WASHINGTON/ISLAMABAD: The World Bank Global Investment Competitiveness Report, 2017-18 has deemed Pakistan ripe for Foreign Direct Investment. The report analyzes a country on various factors that affect investment decisions.

Political stability and security, legal and regulatory environment, large domestic market size, good physical infrastructure and low cost of labour are among the major factors of analysis.

The World Bank Report praised the transparency on Federal Board of Investment website for taxpayers. The website displays all tax and customs incentives for investors. Pakistan is among the lower middle-income countries currently providing tax incentives.

The report reveals that political stability and security is the most critical element, especially in the developing countries. Legal and regulatory environment stands really close to stability as a second most critical element of an economy.

Large domestic market size, macroeconomic stability, favourable exchange rate, and available skilled labour are among the other important factors in the same order.

The report also identifies that the highest level of tax incentives are offered in the construction and building materials industry across all regions. IT and electronics closely follow construction when it comes to sector-specific and generally low taxation rate.

Machinery and equipment, air and spacecraft, apparel, textiles and footwear, automatic and other transport equipment, food and beverages, pharmaceutical, biotechnology and medical products, agriculture and fishing and tourism are among the important sectors on this list.
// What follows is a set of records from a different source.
$ cat src/rtl/flag_alu_pkg.sv
package flag_alu_pkg;

  typedef enum logic [3:0] {
    FN_PASS_A = 4'h0,
    FN_INC    = 4'h1,
    FN_ADD    = 4'h2,
    FN_ADD1   = 4'h3,
    FN_SUB1   = 4'h4,
    FN_SUB    = 4'h5,
    FN_DEC    = 4'h6,
    FN_PASS_B = 4'h7,
    FN_OR     = 4'h8,
    FN_AND    = 4'h9,
    FN_XOR    = 4'hA,
    FN_NOT_A  = 4'hB,
    FN_NOT_B  = 4'hC,
    FN_SHR_B  = 4'hD,
    FN_SHL_B  = 4'hE,
    FN_CLEAR  = 4'hF
  } alu_fn_e;

  localparam int FLG_Z = 0;
  localparam int FLG_N = 1;
  localparam int FLG_C = 2;
  localparam int FLG_V = 3;
  localparam int FLG_W = 4;

  function automatic logic fn_is_arith(logic [3:0] fn);
    return (fn >= 4'h1) && (fn <= 4'h6);
  endfunction

endpackage

$ cat src/rtl/alu_adder.sv
module alu_adder
  import flag_alu_pkg::*;
#(
  parameter int WIDTH = 16
) (
  input  logic [WIDTH-1:0] a_i,
  input  logic [WIDTH-1:0] b_i,
  input  logic [3:0]       fn_i,
  output logic [WIDTH-1:0] sum_o,
  output logic             cout_o,
  output logic             ovf_o
);
  localparam int MSB = WIDTH - 1;

  logic [WIDTH-1:0] op_y;
  logic             cin;
  logic [WIDTH:0]   full;

  // second addend and carry-in both come from the code alone
  always_comb begin
    op_y = '0;
    cin  = 1'b0;
    case (fn_i)
      FN_INC:  begin op_y = '0;   cin = 1'b1; end
      FN_ADD:  begin op_y = b_i;  cin = 1'b0; end
      FN_ADD1: begin op_y = b_i;  cin = 1'b1; end
      FN_SUB1: begin op_y = ~b_i; cin = 1'b0; end
      FN_SUB:  begin op_y = ~b_i; cin = 1'b1; end
      FN_DEC:  begin op_y = '1;   cin = 1'b0; end
      default: begin op_y = '0;   cin = 1'b0; end
    endcase
  end

  assign full   = {1'b0, a_i} + {1'b0, op_y} + {{WIDTH{1'b0}}, cin};
  assign sum_o  = full[MSB:0];
  assign cout_o = full[WIDTH];
  assign ovf_o  = (a_i[MSB] == op_y[MSB]) && (full[MSB] != a_i[MSB]);

  always_comb begin
    if (fn_i == FN_INC && a_i == '1)
      AST_INC_WRAP: assert (sum_o == '0 && cout_o) else $error("inc wrap");
    if (fn_i == FN_DEC && a_i == '0)
      AST_DEC_WRAP: assert (sum_o == '1 && !cout_o) else $error("dec wrap");
  end

endmodule

$ cat src/rtl/alu_bitops.sv
module alu_bitops
  import flag_alu_pkg::*;
#(
  parameter int WIDTH = 16
) (
  input  logic [WIDTH-1:0] a_i,
  input  logic [WIDTH-1:0] b_i,
  input  logic [3:0]       fn_i,
  output logic [WIDTH-1:0] res_o
);
  localparam int MSB = WIDTH - 1;

  for (genvar g = 0; g < WIDTH; g++) begin : g_bit
    logic from_hi;
    logic from_lo;

    if (g == MSB) begin : g_top
      assign from_hi = 1'b0;
    end else begin : g_mid_hi
      assign from_hi = b_i[g+1];
    end

    if (g == 0) begin : g_bot
      assign from_lo = 1'b0;
    end else begin : g_mid_lo
      assign from_lo = b_i[g-1];
    end

    always_comb begin
      case (fn_i)
        FN_PASS_A: res_o[g] = a_i[g];
        FN_PASS_B: res_o[g] = b_i[g];
        FN_OR:     res_o[g] = a_i[g] | b_i[g];
        FN_AND:    res_o[g] = a_i[g] & b_i[g];
        FN_XOR:    res_o[g] = a_i[g] ^ b_i[g];
        FN_NOT_A:  res_o[g] = ~a_i[g];
        FN_NOT_B:  res_o[g] = ~b_i[g];
        FN_SHR_B:  res_o[g] = from_hi;
        FN_SHL_B:  res_o[g] = from_lo;
        default:   res_o[g] = 1'b0;
      endcase
    end
  end

  always_comb begin
    if (fn_i == FN_SHR_B)
      AST_SHR_FILL: assert (!res_o[MSB]) else $error("shr fill");
    if (fn_i == FN_SHL_B)
      AST_SHL_FILL: assert (!res_o[0]) else $error("shl fill");
  end

endmodule

$ cat src/rtl/alu_flags.sv
module alu_flags
  import flag_alu_pkg::*;
#(
  parameter int WIDTH = 16
) (
  input  logic [3:0]       fn_i,
  input  logic [WIDTH-1:0] y_i,
  input  logic             cout_i,
  input  logic             ovf_i,
  output logic [FLG_W-1:0] upd_o,
  output logic [FLG_W-1:0] flg_o
);
  logic [FLG_W-1:0] raw;

  always_comb begin
    if (fn_is_arith(fn_i))       upd_o = 4'b1111;
    else if (fn_i == FN_CLEAR)   upd_o = 4'b0000;
    else                         upd_o = 4'b0011;
  end

  always_comb begin
    raw        = '0;
    raw[FLG_V] = ovf_i;
    raw[FLG_C] = cout_i;
    raw[FLG_N] = y_i[WIDTH-1];
    raw[FLG_Z] = (y_i == '0);
  end

  assign flg_o = raw & upd_o;

endmodule

$ cat src/rtl/flag_alu.sv
module flag_alu
  import flag_alu_pkg::*;
#(
  parameter int WIDTH = 16
) (
  input  logic [WIDTH-1:0] a_i,
  input  logic [WIDTH-1:0] b_i,
  input  logic [3:0]       fn_i,
  output logic [WIDTH-1:0] y_o,
  output logic             v_o,
  output logic             c_o,
  output logic             n_o,
  output logic             z_o,
  output logic [3:0]       upd_o
);
  localparam int MSB = WIDTH - 1;

  logic [WIDTH-1:0] sum;
  logic [WIDTH-1:0] bit_res;
  logic             cout;
  logic             ovf;
  logic [FLG_W-1:0] flg;
  logic [FLG_W-1:0] upd;

  alu_adder #(.WIDTH(WIDTH)) u_adder (
    .a_i(a_i), .b_i(b_i), .fn_i(fn_i),
    .sum_o(sum), .cout_o(cout), .ovf_o(ovf)
  );

  alu_bitops #(.WIDTH(WIDTH)) u_bitops (
    .a_i(a_i), .b_i(b_i), .fn_i(fn_i), .res_o(bit_res)
  );

  assign y_o = fn_is_arith(fn_i) ? sum : bit_res;

  alu_flags #(.WIDTH(WIDTH)) u_flags (
    .fn_i(fn_i), .y_i(y_o), .cout_i(cout), .ovf_i(ovf),
    .upd_o(upd), .flg_o(flg)
  );

  assign v_o   = flg[FLG_V];
  assign c_o   = flg[FLG_C];
  assign n_o   = flg[FLG_N];
  assign z_o   = flg[FLG_Z];
  assign upd_o = upd;

  always_comb begin
    if (fn_i == FN_PASS_B)
      AST_XFER_B: assert (y_o == b_i) else $error("xfer b");
    if (fn_i == FN_CLEAR)
      AST_CLEAR: assert (y_o == '0 && upd_o == 4'b0 && !v_o && !c_o && !n_o && !z_o) else $error("clear");
    if (fn_is_arith(fn_i))
      AST_ARITH_MASK: assert (upd_o == 4'b1111) else $error("arith mask");
    AST_UNMASKED_LOW: assert (({v_o, c_o, n_o, z_o} & ~upd_o) == 4'b0) else $error("unmasked flag");
    if (upd_o[FLG_Z])
      AST_ZERO_FLAG: assert (z_o == (y_o == '0)) else $error("zero flag");
    if (upd_o[FLG_N])
      AST_NEG_FLAG: assert (n_o == y_o[MSB]) else $error("neg flag");
  end

endmodule

$ cat config.mk
export PLATFORM = sky130hd
export DESIGN_NAME = flag_alu
export DESIGN_NICKNAME = d
export VERILOG_FILES = /design/src/rtl/flag_alu_pkg.sv /design/src/rtl/alu_adder.sv /design/src/rtl/alu_bitops.sv /design/src/rtl/alu_flags.sv /design/src/rtl/flag_alu.sv
export SDC_FILE = /design/constraint.sdc
export NUM_CORES = 1
export LEC_CHECK = 0
export BUFFER_PORTS_ARGS = -buffer_cell sky130_fd_sc_hd__buf_2
export CORE_MARGIN = 2
export CORE_UTILIZATION = 54
export DETAILED_ROUTE_END_ITERATION = 12
export PLACE_DENSITY = 0.84
export SLEW_MARGIN = 20
export SYNTH_ARGS = -nofsm -noshare
export SYNTH_HDL_FRONTEND = slang
export SYNTH_SLANG_ARGS = --single-unit
$ cat constraint.sdc
create_clock -name vclk -period 5
set_clock_uncertainty 0.05 [all_clocks]
set_input_delay 0.5 -clock vclk [all_inputs]
set_output_delay 0.5 -clock vclk [all_outputs]
set_load 0.005 [all_outputs]
## Word-level counts from Yosys, hierarchy flattened

Index checks and enable logic that the tools add are counted.

| cells by class | value |
|---|---|
| muxes and demuxes | 21 |
| equality and inequality tests | 17 |
| bitwise operators | 82 |
| add/subtract/negate cells | 2 |
| order comparisons | 2 |
| reduce and logical (&&, ||, !) cells | 7 |

Operator list:

| cell | number |
|---|---|
| $pmux W1 S9 | 14 |
| $pmux W16 S3 | 1 |
| $eq A4 B4 Y1 const B | 8 |
| $not A1 Y1 | 32 |
| $add A16 B16 Y17 | 1 |
| $add A17 B1 Y17 | 1 |
| $and A1 B1 Y1 | 16 |
| $eq A4 B3 Y1 const B | 4 |
| $logic_not A16 Y1 | 1 |
| $mux W16 | 1 |
| $not A16 Y16 | 1 |
| $or A1 B1 Y1 | 16 |
| $pmux W1 S8 | 2 |
| $xor A1 B1 Y1 | 16 |
| $eq A4 B2 Y1 const B | 2 |
| $and A4 B4 Y4 | 1 |
| $eq A4 B1 Y1 const B | 1 |
| $ge A4 B1 Y1 const B | 1 |
| $le A4 B3 Y1 const B | 1 |
| $logic_not A4 Y1 | 1 |
| $mux W4 | 1 |
| $reduce_or A2 Y1 | 2 |
| $reduce_or A3 Y1 | 1 |
| $logic_and A1 B1 Y1 | 2 |
| 4 further kinds | 4 |

| storage, ports and cells | value |
|---|---|
| output and inout bits | 24 |
| bits in registers | 0 |
| bits of input ports | 36 |
| logic and storage cells | 131 |

## Depth between registers and ports, before layout

| logic depth | value |
|---|---|
| depth in word-level cells | 8 |
| depth in mapped cells | 17 |
| depth with buffers taken out | 13 |

## Hierarchy

A second synthesis with hierarchy kept.

| unflattened totals | value |
|---|---|
| cell total of the unflattened synthesis | 518 |
| area total of the unflattened synthesis | 3524.6 um^2 |

Modules (own cells, without submodules):

| module | sequential area each (um^2) | times used | area an instance (um^2) | cells an instance |
|---|---|---|---|---|
| alu_bitops | 0.0 | 1 | 1795.5 | 247 |
| alu_adder | 0.0 | 1 | 1139.8 | 176 |
| flag_alu | 0.0 | 1 | 485.5 | 79 |
| alu_flags | 0.0 | 1 | 103.8 | 16 |

## Worst setup path before layout

OpenSTA, ideal clock, no wires.

| timing path | value |
|---|---|
| path type | in2out |
| start | input port fn_i[2] |
| end | output port z_o |
| buffers on the path | 6 |
| slack | -0.113 ns |
| data required time | 4.450 ns |
| arrival | 4.563 ns |
| cell stages on the path | 17 |
| cell sequence | buf_2 -> buf_2 -> buf_2 -> buf_2 -> buf_1 -> a21o_1 -> buf_1 -> nor2_1 -> ha_1 -> nor2b_1 -> o31a_1 -> or4_1 -> a221oi_1 -> xnor2_1 -> o21ai_0 -> or4_1 -> nor4_2 |

| on the way | value |
|---|---|
| cells in the longest elaborated chain, start to end | 8 |
| elaborated cells between the ends (all ways) | 47 |
| those cells by class | add/sub (2); order compare (2); eq/ne (15); mux (21); bitwise (1); reduce/logical (6) |

RTL lines:

| element | line | RTL |
|---|---|---|
| from (decl) | flag_alu.sv:8 | `input logic [3:0] fn_i,` |
| $eq A4 B3 Y1 / $eq A4 B2 Y1 (equally long branches) | alu_adder.sv:23 | `case (fn_i)` |
| $reduce_or A2 Y1 (no source line) | -- |  |
| $pmux W16 S3 | alu_adder.sv:23 |  |
| $add A16 B16 Y17 | alu_adder.sv:34 | `assign full = {1'b0, a_i} + {1'b0, op_y} + {{WIDTH{1'b0}}, cin};` |
| $add A17 B1 Y17 | alu_adder.sv:34 |  |
| $mux W16 * | flag_alu.sv:34 | `assign y_o = fn_is_arith(fn_i) ? sum : bit_res;` |
| named net y_o[14] | flag_alu.sv:9 | `output logic [WIDTH-1:0] y_o,` |
| $logic_not A16 Y1 * | alu_flags.sv:26 | `raw[FLG_Z] = (y_i == '0);` |
| $and A4 B4 Y4 * | alu_flags.sv:29 | `assign flg_o = raw & upd_o;` |
| to (decl) | flag_alu.sv:13 | `output logic z_o,` |

Mark *: on every way through the listed nets, which the timed path passes. The rest lies on a longest branch.

## Final worst setup path

| timing path | value |
|---|---|
| start | input port fn_i[0] |
| end | output port z_o |

| on the way | value |
|---|---|
| cells in the longest elaborated chain, start to end | 8 |
| elaborated cells between the ends (all ways) | 47 |
| those cells by class | add/sub (2); order compare (2); eq/ne (15); mux (21); bitwise (1); reduce/logical (6) |

RTL lines:

| element | line |
|---|---|
| $eq A4 B3 Y1 / $eq A4 B2 Y1 (equally long branches) | alu_adder.sv:23 |
| $reduce_or A2 Y1 (no source line) | -- |
| $pmux W16 S3 | alu_adder.sv:23 |
| $add A16 B16 Y17 | alu_adder.sv:34 |
| $add A17 B1 Y17 | alu_adder.sv:34 |
| $mux W16 | flag_alu.sv:34 |
| $logic_not A16 Y1 | alu_flags.sv:26 |
| $and A4 B4 Y4 * | alu_flags.sv:29 |

Every way passes the cells marked *; elsewhere a longest branch is shown, timed or not.

==> PnR_summary.wiki <==
{| class="wikitable"
! Metric !! Value
|-
| Multiplexer share of the synthesized area || 0.0682
|-
| Largest voltage drop on the vdd net || 43.0 uV
|-
| Number of buffers added for setup after CTS || 0
|-
| Final core utilization || 0.615
|-
| Class of the most critical hold timing path || in2out
|-
| Final setup fails || 0
|-
| Proportion of synthesized chip area in sequential cells || 0
|-
| DRC violations left || 0
|-
| Total nets after synthesis || 559
|-
| Total routing usage reported by global routing || 0.326
|-
| Post-Synthesis Cell Area || 0.00314 sq mm
|-
| Synth area leader || ha_1
|-
| Detail Route Antenna Nets || 0
|-
| Core area || 0.00557 sq mm
|-
| Shortest period the worst path allows || 4.72 ns
|-
| Placer's final routability congestion estimate || 0.969
|-
| Fin Setup TNS || 0 ns
|-
| Post-synthesis adder-cell area fraction || 0.200
|-
| Number of antenna diodes || 0
|-
| Maximum number of pins on one net before global-route repair || 48
|-
| GR met3 Demand/Resource || 0.0169
|-
| Result of the run || finished clean
|-
| TritonRoute pass-1 iters || 5
|-
| Area of the die || 0.00643 sq mm
|-
| Max Clock Freq || 212 MHz
|-
| Most frequent cells in the layout || buf_2, nor2_1, ha_1
|-
| Compound-cell area share of the yosys netlist || 0.340
|-
| Critical path arrival || 4.17 ns
|-
| NumNets Final || 598
|-
| Iteration-0 DRC Markers || 515
|-
| Sum of routed wire length over all layers || 10500 um
|-
| Layout cell share with drive strength beyond 1 || 0.168
|-
| Post-route worst hold slack || 1.46 ns
|-
| Total number of vias || 3833
|-
| Final HPWL from detailed placement || 7910 um
|-
| Final count of hold timing violations || 0
|-
| Synth top area share || 0.187
|-
| Antenna violations before repair || 0
|-
| PostCTS Resize Cnt || 0
|-
| Sequential standard cell area || 0 sq um
|-
| Port-buffer cells || 60
|-
| Die Width || 80.2 um
|-
| Post-CTS Hold Fix Bufs || 0
|-
| Global-route wire length before repair || 17100 um
|-
| Wire length per cell || 17.9 um
|-
| Number of vias per cell after detailed routing || 6.57
|-
| YS warnings || 0
|-
| Num rows || 27
|-
| Crit path kind || in2out
|-
| Remaining global-route overflow || 0
|-
| Distinct cells, synth || 67
|-
| Post-route clock period utilization || 0.944
|-
| Global Route met2 Usage || 0.551
|-
| Type of element launching the critical path || primary input
|-
| Crit path max fanout || 4
|-
| Number of cells on the worst hold path || 4
|-
| Transition at the pin with the smallest max-transition slack || 1.07 ns
|-
| Max-slew violation count || 0
|-
| Clkbuf count || 0
|-
| Met1 track demand over resource in global routing || 0.445
|-
| CP Capture Type || output port
|-
| Power per cell area || 106 mW/mm^2
|-
| Initial Util || 0.563
|-
| Relative max-transition margin || 0.287
|-
| Most common cell after layout, fill and taps aside || buf_2
|-
| Critical hold path startpoint || b_i[3]
|-
| Dominant combinational cell family by area after synthesis || compound AO/OA/AOI/OAI gates
|-
| FFs & Latches || 0
|-
| Critical Path RT || 4.45 ns
|-
| Synth Area in Simple Gates || 0.252
|-
| Number of global-route vias before repair || 3458
|-
| Boundary pin count || 60
|-
| Unrepaired setup endpoints after global routing || false
|-
| Parity-gate share of the synthesized area counting xor and xnor cells || 0.0251
|-
| Average instance area after synthesis || 6.62 sq um
|-
| Sink of the worst hold path || y_o[4]
|-
| Synth-to-Final Area Change || 9.37%
|-
| Die height || 80.2 um
|-
| Biggest area contributors in the synthesized netlist || ha_1, nor2_1, a21oi_1
|-
| Number of instances in the synthesized netlist || 474
|-
| Max Cap Violations || 0
|-
| Standby leakage power || 0.00168 uW
|-
| Highest-utilization routing layer at the global route stage || met2
|}
where the power goes:
part	total, uW	leakage [uW]	switching, uW	internal, uW
clock	0	0	0	0
sequential	0	0	0	0
combinational	363	0.00168	214	149
cells by family (layout without fill, tap and decap cells):
kind of cell / Yosys count / count (layout)
multiplexers: 20 / 20
AO/OA/AOI/OAI: 157 / 157
adder cells (fa/ha/maj): 49 / 49
AND/OR/NAND/NOR: 158 / 158
XOR/XNOR: 9 / 9
buffers and inverters: 81 / 118
final cells by class:
type / instances / area, sq um
multi-input combinational: 393 / 2780
timing repair buffer: 72 / 390
fill: 542 / 2140
tap: 72 / 90.1
inverter: 46 / 173
worst max path at each step:
stage / start / to / cells after the start
2_1_floorplan: fn_i[2] / z_o / 16
3_3_place_gp: fn_i[0] / z_o / 14
3_5_place_dp: fn_i[0] / z_o / 16
4_1_cts: fn_i[0] / z_o / 16
5_1_grt: fn_i[0] / z_o / 16
6_report: fn_i[0] / z_o / 15
routing by layer:
layer,vias to the layer above,routed length [um]
li1,1806,-
met1,1765,4360
met2,236,4890
met3,26,912
met4,0,285
met5,-,0
per-stage QoR:
step / area, sq um / instances / total power, uW / worst slack, ns
finish: 3430 / 583 / 363 / 0.280
global route: 3430 / 583 / 399 / 0.140
CTS: 3430 / 583 / 354 / 0.309
detailed placement: 3430 / 583 / 353 / 0.307
global placement: 3430 / 583 / 345 / 0.373
floorplan: 3140 / 474 / 239 / 0.0536
Yosys cell counts, types with 4 or more instances:
cell and n:
a211oi_1 7, nand3_1 12, xnor2_1 9, o21a_1 5
a21o_1 8, nand2_1 37, nor3b_1 4, mux2i_1 18
nor2_1 52, a31oi_1 4, and3_1 4, o21ai_0 31
a221oi_1 6, nor2b_1 8, clkbuf_1 11, buf_6 4
a21oi_1 36, inv_1 46, o211ai_1 11, a22oi_1 11
ha_1 47, buf_2 14, nand2b_1 4, nor3_1 10
buf_1 4
worst max-delay path, stage by stage:
cell	delay [ns]
buf_2	0.11
and2_4	0.16
a21o_1	0.18
or2_2	0.31
fa_1	0.44
fa_1	0.42
nor2b_1	0.17
o31a_1	0.18
a21oi_1	0.05
nand2_1	0.09
nand4_1	0.10
or4b_1	0.59
or4_1	0.45
nor4_2	0.27
buf_2	0.15
Power figures use the tool's default switching activity.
Key Findings of the Report

The key findings of the report based on interviews with 754 executives working at multinational corporations with stakes in developing countries reveal:

  • Cost effective destinations are the top priority for export-oriented efficiency.
  • Around 75% investors reinvest their profit money within the host country.
  • Investors look for policies that are aligned with their business goals.
  • Over 90% seek legal protection in the host country.
  • Skilled local labour is preferred for hiring.
  • Around 30% investors have closed down business in developing countries that have been avoided such as macroeconomic conditions.